I do not agree in this definition. The encoding is only encoding
of types, not values! It will have two major purposes:
* Provide information for easy access to data of the given
type, in a local manner.
* Provide the _basis_ for machine specific procedures, which can
encode data in a host independent manner.
That is the encoding is primarily for use locally, but can be used for
encoding in some binary `XDR' like format. I think the routines for
this data encoding should be machine specific. We can possibly
express them in terms of the configuration parameters for gcc.
We could possibly define two different `external representations'. One
binary, xdr-like format, and one ascii encoding where e.g. integers
are written out and must thus be parsed to give sense. The latter is
inheritly portable, but probably also slower.
/Kresten
Return-Path: <billb@jupiter.fnbc.com>
From: billb@jupiter.fnbc.com (Bill Burcham)
Date: Mon, 22 Feb 93 09:45:53 -0600
To: gnu-objc@gnu.ai.mit.edu
Subject: Re: Random comments on the `encoding' format.
Cc: Kresten Krab Thorup <krab@iesd.auc.dk>
Some of my random thoughts about your random comments...
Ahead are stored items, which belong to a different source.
$ cat src/rtl/board_io_ctrl.sv
// board_io_ctrl: memory-mapped board I/O peripheral for DE-series boards.
// Synchronises and debounces SW and KEY, latches KEY presses in sticky
// flags, and holds the LED, HEX mode and per-digit HEX registers.
//
// Ports:
//   Clock      in   system clock
//   Reset      in   synchronous active-high reset
//   Addr       in   register address
//   WrData     in   write data
//   W          in   write strobe
//   RdData     out  registered read data (one-cycle latency)
//   KeyPending out  OR of all KEY edge flags
//   SW         in   raw switches (asynchronous)
//   KEY        in   raw pushbuttons (asynchronous, active-low)
//   LEDR       out  LED drive, active-high
//   HEX        out  seven-segment pins, digit d at [7d+6:7d], active-low
//
// Address map: 0 LED, 1 debounced SW, 2 KEY flags (write-1-to-clear),
// 3 HEX mode (1 = raw), 4+d HEX digit d. Other addresses read 0.
module board_io_ctrl #(
    parameter int DATA_W          = 16,
    parameter int ADDR_W          = 4,
    parameter int NUM_HEX         = 6,
    parameter int LED_W           = 10,
    parameter int SW_W            = 10,
    parameter int KEY_W           = 4,
    parameter int DEBOUNCE_CYCLES = 500000
) (
    input  logic                 Clock,
    input  logic                 Reset,
    input  logic [ADDR_W-1:0]    Addr,
    input  logic [DATA_W-1:0]    WrData,
    input  logic                 W,
    output logic [DATA_W-1:0]    RdData,
    output logic                 KeyPending,
    input  logic [SW_W-1:0]      SW,
    input  logic [KEY_W-1:0]     KEY,
    output logic [LED_W-1:0]     LEDR,
    output logic [7*NUM_HEX-1:0] HEX
);

    localparam int IN_W  = SW_W + KEY_W;
    localparam int CNT_W = $clog2(DEBOUNCE_CYCLES + 1);
    localparam logic [CNT_W-1:0] CNT_LAST = CNT_W'(DEBOUNCE_CYCLES - 1);
    // Idle levels of the combined {KEY, SW} input vector: keys released (1).
    localparam logic [IN_W-1:0]  IN_IDLE  = {{KEY_W{1'b1}}, {SW_W{1'b0}}};
    localparam logic [6:0]       PIN_ZERO = 7'b1000000;

    // Lit-segment pattern (bit 0 = a, 1 = lit) for a hex nibble.
    function automatic logic [6:0] hex_glyph(input logic [3:0] v);
        logic [6:0] g;
        case (v)
            4'h0:    g = 7'h3F;
            4'h1:    g = 7'h06;
            4'h2:    g = 7'h5B;
            4'h3:    g = 7'h4F;
            4'h4:    g = 7'h66;
            4'h5:    g = 7'h6D;
            4'h6:    g = 7'h7D;
            4'h7:    g = 7'h07;
            4'h8:    g = 7'h7F;
            4'h9:    g = 7'h6F;
            4'hA:    g = 7'h77;
            4'hB:    g = 7'h7C;
            4'hC:    g = 7'h39;
            4'hD:    g = 7'h5E;
            4'hE:    g = 7'h79;
            4'hF:    g = 7'h71;
            default: g = 7'h00;
        endcase
        return g;
    endfunction

    // Active-low pin pattern for one digit register in the given mode.
    function automatic logic [6:0] seg_pins(input logic raw, input logic [6:0] v);
        logic [6:0] lit;
        if (raw) begin
            lit = v;
        end else if (v[4]) begin
            lit = 7'h00;
        end else begin
            lit = hex_glyph(v[3:0]);
        end
        return ~lit;
    endfunction

    logic [IN_W-1:0]    r_meta;
    logic [IN_W-1:0]    r_sync;
    logic [IN_W-1:0]    r_stable;
    logic [CNT_W-1:0]   r_cnt [IN_W];
    logic [KEY_W-1:0]   r_key_prev;
    logic [KEY_W-1:0]   r_flags;
    logic               r_pend;
    logic [LED_W-1:0]   r_led;
    logic [NUM_HEX-1:0] r_mode;
    logic [6:0]         r_digit [NUM_HEX];
    logic [DATA_W-1:0]  r_rd;
    logic [7*NUM_HEX-1:0] r_hex;

    logic [SW_W-1:0]      w_sw_db;
    logic [KEY_W-1:0]     w_key_pressed;
    logic [KEY_W-1:0]     w_set;
    logic [KEY_W-1:0]     w_clr;
    logic [KEY_W-1:0]     w_flags_next;
    logic [DATA_W-1:0]    w_rd;
    logic [DATA_W-1:0]    w_rd_digit;
    logic [7*NUM_HEX-1:0] w_hex;
    logic                 w_unused_wrdata;

    assign w_unused_wrdata = ^WrData;
    assign w_sw_db         = r_stable[SW_W-1:0];
    // Keys are active-low on the board; internally pressed = 1.
    assign w_key_pressed   = ~r_stable[IN_W-1:SW_W];

    // Two-flop synchroniser for all raw inputs.
    always_ff @(posedge Clock) begin
        if (Reset) begin
            r_meta <= IN_IDLE;
            r_sync <= IN_IDLE;
        end else begin
            r_meta <= {KEY, SW};
            r_sync <= r_meta;
        end
    end

    // Per-bit debounce: accept a new level after DEBOUNCE_CYCLES consecutive mismatches.
    always_ff @(posedge Clock) begin
        if (Reset) begin
            r_stable <= IN_IDLE;
            for (int i = 0; i < IN_W; i++) begin
                r_cnt[i] <= '0;
            end
        end else begin
            for (int i = 0; i < IN_W; i++) begin
                if (r_sync[i] == r_stable[i]) begin
                    r_cnt[i] <= '0;
                end else if (r_cnt[i] == CNT_LAST) begin
                    r_stable[i] <= r_sync[i];
                    r_cnt[i]    <= '0;
                end else begin
                    r_cnt[i] <= r_cnt[i] + CNT_W'(1);
                end
            end
        end
    end

    // Press detection and write-1-to-clear; a new press wins over a clear.
    always_comb begin
        w_set = w_key_pressed & ~r_key_prev;
        if (W && (Addr == ADDR_W'(2))) begin
            w_clr = WrData[KEY_W-1:0];
        end else begin
            w_clr = '0;
        end
        w_flags_next = (r_flags & ~w_clr) | w_set;
    end

    // Edge flag state and pending summary.
    always_ff @(posedge Clock) begin
        if (Reset) begin
            r_key_prev <= '0;
            r_flags    <= '0;
            r_pend     <= 1'b0;
        end else begin
            r_key_prev <= w_key_pressed;
            r_flags    <= w_flags_next;
            r_pend     <= |w_flags_next;
        end
    end

    // Processor-writable LED, mode and digit registers.
    always_ff @(posedge Clock) begin
        if (Reset) begin
            r_led  <= '0;
            r_mode <= '0;
            for (int d = 0; d < NUM_HEX; d++) begin
                r_digit[d] <= 7'h00;
            end
        end else begin
            if (W && (Addr == ADDR_W'(0))) begin
                r_led <= WrData[LED_W-1:0];
            end
            if (W && (Addr == ADDR_W'(3))) begin
                r_mode <= WrData[NUM_HEX-1:0];
            end
            for (int d = 0; d < NUM_HEX; d++) begin
                if (W && (Addr == ADDR_W'(4 + d))) begin
                    r_digit[d] <= WrData[6:0];
                end
            end
        end
    end

    // Read mux over the current (pre-write) register values.
    always_comb begin
        w_rd_digit = '0;
        for (int d = 0; d < NUM_HEX; d++) begin
            w_rd_digit = w_rd_digit |
                ((Addr == ADDR_W'(4 + d)) ? DATA_W'(r_digit[d]) : '0);
        end
        case (Addr)
            ADDR_W'(0): w_rd = DATA_W'(r_led);
            ADDR_W'(1): w_rd = DATA_W'(w_sw_db);
            ADDR_W'(2): w_rd = DATA_W'(r_flags);
            ADDR_W'(3): w_rd = DATA_W'(r_mode);
            default:    w_rd = w_rd_digit;
        endcase
    end

    // Segment pin pattern for every digit.
    always_comb begin
        w_hex = '0;
        for (int d = 0; d < NUM_HEX; d++) begin
            w_hex[7*d +: 7] = seg_pins(r_mode[d], r_digit[d]);
        end
    end

    // Registered read data and HEX pins.
    always_ff @(posedge Clock) begin
        if (Reset) begin
            r_rd  <= '0;
            r_hex <= {NUM_HEX{PIN_ZERO}};
        end else begin
            r_rd  <= w_rd;
            r_hex <= w_hex;
        end
    end

    assign RdData     = r_rd;
    assign KeyPending = r_pend;
    assign LEDR       = r_led;
    assign HEX        = r_hex;

endmodule
$ cat config.mk
export PLATFORM = sky130hd
export DESIGN_NAME = board_io_ctrl
export DESIGN_NICKNAME = d
export VERILOG_FILES = /design/src/rtl/board_io_ctrl.sv
export SDC_FILE = /design/constraint.sdc
export NUM_CORES = 1
export LEC_CHECK = 0
export CAP_MARGIN = 20
export CORE_ASPECT_RATIO = 1.75
export CORE_MARGIN = 2
export CORE_UTILIZATION = 25
export DETAILED_ROUTE_END_ITERATION = 8
export PLACE_DENSITY = 0.5
export SLEW_MARGIN = 20
export SYNTH_ARGS = -nofsm -noshare
export SYNTH_HDL_FRONTEND = slang
export SYNTH_SLANG_ARGS = --single-unit
$ cat constraint.sdc
create_clock -name Clock -period 5.6 [get_ports Clock]
set_input_delay 1.12 -clock Clock [delete_from_list [all_inputs] [get_ports Clock]]
set_output_delay 1.12 -clock Clock [all_outputs]
set_load 0.01 [all_outputs]
==> results of run 1 <==
## final timing paths
check | endpoint | slack (ns) | startpoint | cells after the start
max | r_digit[1][1]$_SDFFCE_PN0P_ | 2.31 | Addr[2] | 4
min | r_sync[12]$_SDFF_PP1_ | 0.41 | r_meta[12]$_SDFF_PP1_ | 1
max reg2reg | r_cnt[0][14]$_SDFFCE_PN0P_ | 3.16 | r_cnt[0][0]$_SDFFCE_PN0P_ | 5
min reg2reg | r_sync[12]$_SDFF_PP1_ | 0.41 | r_meta[12]$_SDFF_PP1_ | 1
## sequential cells by signal (all words and copies together) (netlist names)
register,count
HEX,42
r_mode,6
RdData,10
r_flags,4
r_sync,14
r_key_prev,4
r_cnt,266
r_meta,14
r_digit,42
KeyPending,1
r_stable,14
LEDR,10
## placed cells by master (no fill, tap or decap), drive strengths merged, types with 18 or more instances in the layout
cell type	instances
nor3	43
a211oi	19
clkdlybuf4s50	90
nand2	135
a21oi	105
clkbuf	66
inv	80
o21ai	72
nand4	65
nor2	273
edfxtp	308
o31ai	32
and2	51
or3	44
and3	22
nor4b	18
or2	18
and4	28
or4	38
xnor2	96
conb	272
ha	44
mux2i	29
dfxtp	119
nor2b	35
nand3	108
xor2	90
nor4	44
## kinds of logic (layout without fill, tap and decap cells)
family / after synthesis / count (layout)
AOI/OAI and AO/OA: 340 / 340
xor gates and xnor gates: 186 / 186
adders and majority gates: 44 / 44
buffers and inverters: 168 / 262
DFF: 427 / 427
muxes: 44 / 44
other: 2 / 272
and+or+nand+nor: 956 / 956
## power by group
group / switching [uW] / total (uW) / internal, uW
clock network: 1360 / 3200 / 1840
registers: 162 / 3690 / 3530
logic: 272 / 487 / 215
## layer usage
metal,vias up,wire length (um),share of wire
met1,7927,22000,0.41
met3,103,2260,0.042
li1,8379,-,-
met5,-,0,0
met2,275,28100,0.52
met4,0,1790,0.033
## area by class of cell
type | count | area, um2 | area share
Clock buffer | 66 | 1390 | 0.0517
Sequential cell | 427 | 11600 | 0.432
Inverter | 77 | 289 | 0.0107
Clock inverter | 21 | 201 | 0.00748
Tap cell | 1168 | 1460 | 0.0543
Multi-Input combinational cell | 1842 | 11000 | 0.408
Timing Repair Buffer | 98 | 956 | 0.0355
## stage by stage
step | area [um2] | total power (uW) | worst slack [ns]
floorplan | 23300 | 4030 | 2.76
global placement | 25300 | 4240 | 1.73
detailed placement | 25300 | 4250 | 1.69
CTS | 26900 | 7520 | 2.33
global route | 26900 | 7710 | 2.14
finish | 26900 | 7380 | 2.31
## critical path: cells and delay by family
family | cells | cell delay [ns]
compound gates | 1 | 0.83
buf+inv | 1 | 0.82
simple gates | 2 | 0.73
==> metrics.txt, run 1 <==
Mapped Cells=~2200; largest net degree at the start of global routing=72; final core utilization=0.306; ys flop type=edfxtp_1; number of vias per cell=about 4.5; M1 GR Usage=0.133; Worst Hold Slack=slightly above 0.4 ns; Placer Congestion=approximately 0.80; adder-cell share of the synthesized area=0.0247; largest family of logic cells by synthesized area=simple AND/OR/NAND/NOR gates; vias post-DR=16700; Synth top cells by count=edfxtp_1, nor2_1, nand2_1; dpl hpwl=39.0 mm; measured slew at the worst slew-check pin=between 1 and 1.5 ns; #FFs+latches synth=427; RSZ-0062 raised after global routing=no; CTS Buffer Depth=3; Layout area overhead=20.8%; starting density of the core=0.253; first drt pass iteration count=5; CTS resizes=0; Crit-path slowest cell=o21ai_0; Routed WL per cell=approximately 15 um; met2 GRT Util=0.220; total track usage=0.118; crit path DAT=roughly 3.5 ns; first-pass GRT wire length=87.3 mm; crit-path max FO=18; Hold Crit Class=reg2reg; CTS root buffer=clkbuf_16; leakage power=approximately 0.009 uW; Fin Setup TNS=0 ns; initial antenna violation count=0; DP Cell Count=3612; CORE AREA=0.0881 mm2; maximum clock rate=304 MHz; Worst Path Required=5.82 ns; hold buffers post-CTS=0; Ys Warns=0; power per cell area=274 mW/mm2; total wire length=54.1 mm; outcome=complete, no violations; share of cells above drive strength 1=0.0577; leading area contributor after synthesis=edfxtp_1; total CTS buffers=47; share of the synthesized area in the top cell type=0.415; I/O pins=106; Filler cells=9137; crit path launch type=input port; Cell Area, Synth=0.0223 mm2; Critical Path End Type=flop; setup bufs post-CTS=0; Core Rows=144; Final Non-Filler Cells=3699; XOR/XNOR Fraction of Synth Area=0.0731; Post-synth EDFFs=308; Syn Area/Cell=around 10 um2; Final min period=3.29 ns; most used routing layer=met2; M3 GR Usage=0.0220; setup violators final=0; Max VDD drop=0.230 mV; Port Buf Inserts=93; die area=roughly 0.09 mm2; Antenna Nets Post-Route=0; relative slew slack=0.321; CP cell instances=clkdlybuf4s50_1 -> nor2b_1 -> nand2_1 -> o21ai_0; CTS tree=done; Slew Viols, Final=0; Initial DRC Count=780; Die Ht=399 um; Layout Nets=between 2000 and 3000; worst setup path class=in2reg; critical path's largest stage delay=0.83 ns; H-tree depth=2; vias in the first global route=16500; Die W=between 200 and 250 um; Antenna diodes=0; Unique masters post-synth=76; simple-gate area share of the yosys netlist=0.226; Sink Count=427; post-synthesis mux area share=0.0226; later-pin clock latency in the skew report=0.61 ns; synth top area cells=edfxtp_1, dfxtp_1, nor2_1, xnor2_1, xor2_1; count leader, synth=edfxtp_1; gr ovfl total=0; Max-cap violations=0; Max Clock Skew=0.0185 ns; Seq/Total Area, Yosys=0.522; remaining routing DRC violations=0; complex-gate fraction of the synthesized area=0.101; async set or reset register ratio after synthesis=0; CTS clk-pin slew, worst paths=around 0.060 ns; Fin. Hold Viols=0; period utilization=0.587
(Power assumes the default switching activity.)
==> run 2: changes to the inputs <==
Clock period 5.6 ns to 3.1 ns, I/O delays scaled along.
==> run 2 against run 1 <==
Clock power up 81%. Combinational power grew 85%. Via count rose by 0.37%.
==> metrics.txt, run 2 (synthesis gave the netlist of run 1 again) <==
outcome=complete, no violations; total CTS buffers=46; reg2reg path depth=4; Max VDD drop=~0.34 mV; starting density of the core=0.253; Fin. Hold Viols=0; Routed WL per cell=about 15 um; Port Buf Inserts=93; most frequent cells in the layout=edfxtp_1, nor2_1, conb_1, nand2_1, dfxtp_1; Largest register FFs=266; Sink Count=between 400 and 500; vias in the first global route=16400; Hold Path Sink=r_sync[12]$_SDFF_PP1_; critical path's largest stage delay=0.56 ns; first-pass GRT wire length=87.0 mm; leakage power=0.00935 uW; number of vias per cell=4.50; largest net degree at the start of global routing=84; hold buffers post-CTS=0; maximum clock rate=417 MHz; vias post-DR=16700; Core Rows=144; Fin Setup TNS=0 ns; most common cell after layout, fill and taps aside=edfxtp_1; crit-path max FO=18; Die Ht=399 um; Final Total Pwr=roughly 13000 uW; Antenna Nets Post-Route=0; Crit-path slowest cell=or4_4; Worst Path Required=3.43 ns; RR Startpoint=r_cnt[0][145]$_SDFFCE_PN0P_; total track usage=0.118; CORE AREA=between 0.08 and 0.09 mm2; Initial DRC Count=808; R2R Setup Slk=0.70 ns; share of cells above drive strength 1=0.0665; setup bufs post-CTS=0; CTS resizes=0; power per cell area=around 500 mW/mm2; Layout Nets=between 2000 and 3000; hold path depth=1; Placer Congestion=roughly 0.81; gr ovfl total=0; I/O pins=around 110; total wire length=54.2 mm; CP bufs+invs=0; CTS root buffer=clkbuf_16; worst setup path class=reg2reg; later-pin clock latency in the skew report=about 0.6 ns; Antenna diodes=0; Die W=230 um; Critical Path End Type=flop; Slew Viols, Final=0; Final min period=2.40 ns; CTS Buffer Depth=3; Layout area overhead=21.7%; remaining routing DRC violations=0; CTS tree=done; crit path launch type=flop; most flop-heavy register=r_cnt; period utilization=0.774; RR Endpoint=r_cnt[0][145]$_SDFFCE_PN0P_; initial antenna violation count=1; Hold Crit Class=reg2reg; delay-heaviest family, CP=simple AND/OR/NAND/NOR gates; relative slew slack=0.433; design area=0.0271 mm2; Max Clock Skew=0.0195 ns; hold path startpoint=r_meta[12]$_SDFF_PP1_; Area after DPL=0.0255 mm2; die area=0.0916 mm2; CP cell instances=or4b_1 -> or4_4 -> o21ai_4 -> nor2_1; dpl hpwl=39.3 mm; Max-cap violations=0; CTS clk-pin slew, worst paths=0.06 ns; H-tree depth=2; first drt pass iteration count=5; RSZ-0062 raised after global routing=no; crit path DAT=2.73 ns; measured slew at the worst slew-check pin=0.839 ns; setup violators final=0
-- run 2: cell types whose count changed in the layout (fill, tap and decap cells not counted), sizes merged --
cell,change
clkinv,-6
clkbuf,-2
clkinvlp,+4
bufinv,+3
buf,+25
-- run 2: area by class of cell --
type                       instances  area (um2)
timing repair buffer             123        1160
inverter                          77         289
multi-input combinational       1842       11000
sequential                       427       11600
clock inverter                    22         265
fill                            9119       61000
tap                             1168        1460
clock buffer                      64        1320
-- run 2: per-layer routing --
layer  routed length, um  vias to the layer above  GRT usage
met5                  13                        -          0
met4                1670                        2     0.0427
met3                2310                       92     0.0225
met2               28100                      291      0.222
met1               22100                     7928      0.131
li1                    -                     8433          -
-- run 2: how the worst max path moves through the flow --
stage	start	to	slack [ns]	depth (start not counted)
after floorplan	Addr[1]	r_digit[0][0]$_SDFFCE_PN0P_	0.76	4
after global placement	Addr[2]	r_digit[4][0]$_SDFFCE_PN0P_	0.36	5
after detailed placement	Addr[2]	r_digit[4][0]$_SDFFCE_PN0P_	0.43	5
after CTS	r_cnt[0][139]$_SDFFCE_PN0P_	r_cnt[0][146]$_SDFFCE_PN0P_	0.69	4
after global routing	r_cnt[0][145]$_SDFFCE_PN0P_	r_cnt[0][145]$_SDFFCE_PN0P_	0.61	4
final	r_cnt[0][145]$_SDFFCE_PN0P_	r_cnt[0][145]$_SDFFCE_PN0P_	0.70	4
-- run 2: power by group --
part | switching (uW) | total [uW] | internal [uW]
clock network | 2390 | 5800 | 3410
registers | 293 | 6670 | 6380
logic | 495 | 900 | 405
total | 3180 | 13400 | 10200
-- run 2: per-stage QoR --
step / cells / worst slack [ns] / utilization / hold WS [ns]
6_report: 3723 / 0.701 / 0.308 / 0.408
5_1_grt: 3723 / 0.610 / 0.308 / 0.427
4_1_cts: 3723 / 0.686 / 0.308 / 0.409
3_5_place_dp: 3637 / 0.430 / 0.290 / 0.394
3_3_place_gp: 3637 / 0.359 / 0.290 / 0.395
2_1_floorplan: 2437 / 0.760 / - / 0.389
Kresten Krab Thorup Writes:
> * STRUCTS *
>
> Struct can be encoded in several forms. If the name of the struct
is
> know, the following form is used:
>
> "{<size><name>}"
>
> Otherwise if struct is intermediate, a '?' is put at the position
of
> the name yealding the following string. This is also used if the
type
> being encoded is really a typedef of a struct.
>
> "{<size>?}"
>
> The <size> field is the equivalent of the c builtin sizeof(struct
> <name>), encoded as a readable string. (assuming 32 bit
architecture)
>
C and objective C use structural equivalence (not type equivalence)
if I am not mistaken. So why do we need/want to keep the name of the
structure.
A completely seperate issue I have is with the whole _size_ thing.
Will storing sizes (a la sizeof()) of things hamper us when we want
to do distributed objects?
---
+--------------------------------+----------------------------------+
| Bill Burcham | "Make no small plans; they have |
| First National Bank of Chicago | no magic to stir men's souls" |
| billb@fnbc.com (NeXTmail) | Daniel J. Burnham |
+--------------------------------+----------------------------------+
Return-Path: <burchard@geom.umn.edu>
Date: Mon, 22 Feb 93 11:05:44 -0600
From: burchard@geom.umn.edu
To: billb@jupiter.fnbc.com (Bill Burcham),
Kresten Krab Thorup <krab@iesd.auc.dk>
Subject: Re: Random comments on the `encoding' format.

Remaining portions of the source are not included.